# What you are asked to do
Across the listing below, count the lines containing "port". Give nothing but the number.

# Source material
### src/rtl/vram_read_arbiter.sv
// Arbitrates the single VRAM32 read port between the BGW and sprite renderers, with line-phase priority and sprite starvation override.
// Optional conflict statistics counter is built when VRAM_ARB_STATS_EN is defined.
module vram_read_arbiter #(
  parameter int unsigned RD_LAT       = 1,
  parameter int unsigned STARVE_LIMIT = 8
) (
  input  logic        vga_clk,
  input  logic        reset,
  input  logic        hblank,
  input  logic        bgw_req,
  input  logic [13:0] bgw_addr,
  output logic        bgw_gnt,
  output logic        bgw_valid,
  output logic [31:0] bgw_q,
  input  logic        spr_req,
  input  logic [13:0] spr_addr,
  output logic        spr_gnt,
  output logic        spr_valid,
  output logic [31:0] spr_q,
`ifdef VRAM_ARB_STATS_EN
  input  logic        stats_clr,
  output logic [15:0] conflict_cnt,
`endif
  output logic [13:0] vram_addr,
  input  logic [31:0] vram_q
);

  localparam int unsigned AW     = 14;
  localparam int unsigned CNT_W  = 8;
  localparam int unsigned PIPE_D = RD_LAT + 1;
  localparam logic [CNT_W-1:0] LIMIT    = CNT_W'(STARVE_LIMIT);
  localparam logic [CNT_W-1:0] LIMIT_M1 = CNT_W'(STARVE_LIMIT - 1);
  localparam bit               FORCE_EN = (STARVE_LIMIT != 0);

  typedef enum logic [1:0] {
    S_BGW_PRI   = 2'd0,
    S_SPR_PRI   = 2'd1,
    S_SPR_FORCE = 2'd2
  } state_e;

  state_e            state_q, state_d;
  logic [CNT_W-1:0]  starve_cnt_q, starve_cnt_d;
  logic [AW-1:0]     vram_addr_q, vram_addr_d;
  logic [PIPE_D-1:0] bgw_tag_q, bgw_tag_d;
  logic [PIPE_D-1:0] spr_tag_q, spr_tag_d;
  logic              spr_denied;

  always_ff @(posedge vga_clk or posedge reset) begin
    if (reset) begin
      state_q      <= S_BGW_PRI;
      starve_cnt_q <= '0;
      vram_addr_q  <= '0;
      bgw_tag_q    <= '0;
      spr_tag_q    <= '0;
    end else begin
      state_q      <= state_d;
      starve_cnt_q <= starve_cnt_d;
      vram_addr_q  <= vram_addr_d;
      bgw_tag_q    <= bgw_tag_d;
      spr_tag_q    <= spr_tag_d;
    end
  end

  // Grants are combinational in the request cycle and suppressed while reset is held.
  always_comb begin
    bgw_gnt = 1'b0;
    spr_gnt = 1'b0;
    if (!reset) begin
      case (state_q)
        S_SPR_PRI: begin
          spr_gnt = spr_req;
          bgw_gnt = bgw_req & ~spr_req;
        end
        S_SPR_FORCE: begin
          spr_gnt = spr_req;
          bgw_gnt = 1'b0;
        end
        default: begin
          bgw_gnt = bgw_req;
          spr_gnt = spr_req & ~bgw_req;
        end
      endcase
    end
  end

  always_comb begin
    state_d      = hblank ? S_SPR_PRI : S_BGW_PRI;
    starve_cnt_d = '0;
    vram_addr_d  = vram_addr_q;
    spr_denied   = spr_req & ~spr_gnt;

    // A sprite denied for STARVE_LIMIT cycles in a row wins the next one outright.
    if (FORCE_EN && (starve_cnt_q == LIMIT_M1) && spr_denied) begin
      state_d = S_SPR_FORCE;
    end

    if (spr_denied && (starve_cnt_q < LIMIT)) begin
      starve_cnt_d = starve_cnt_q + CNT_W'(1);
    end else if (spr_denied) begin
      starve_cnt_d = starve_cnt_q;
    end

    if (bgw_gnt) begin
      vram_addr_d = bgw_addr;
    end else if (spr_gnt) begin
      vram_addr_d = spr_addr;
    end

    bgw_tag_d = {bgw_tag_q[PIPE_D-2:0], bgw_gnt};
    spr_tag_d = {spr_tag_q[PIPE_D-2:0], spr_gnt};
  end

  assign vram_addr = vram_addr_q;
  assign bgw_valid = bgw_tag_q[PIPE_D-1];
  assign spr_valid = spr_tag_q[PIPE_D-1];
  assign bgw_q     = vram_q;
  assign spr_q     = vram_q;

`ifdef VRAM_ARB_STATS_EN
  localparam int unsigned STAT_W = 16;

  logic [STAT_W-1:0] conflict_cnt_q, conflict_cnt_d;

  // Saturating count of cycles where both renderers want the port; clear beats increment.
  always_comb begin
    conflict_cnt_d = conflict_cnt_q;
    if (stats_clr) begin
      conflict_cnt_d = '0;
    end else if (bgw_req && spr_req && (conflict_cnt_q != '1)) begin
      conflict_cnt_d = conflict_cnt_q + STAT_W'(1);
    end
  end

  always_ff @(posedge vga_clk or posedge reset) begin
    if (reset) begin
      conflict_cnt_q <= '0;
    end else begin
      conflict_cnt_q <= conflict_cnt_d;
    end
  end

  assign conflict_cnt = conflict_cnt_q;
`endif

endmodule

# Your solution
2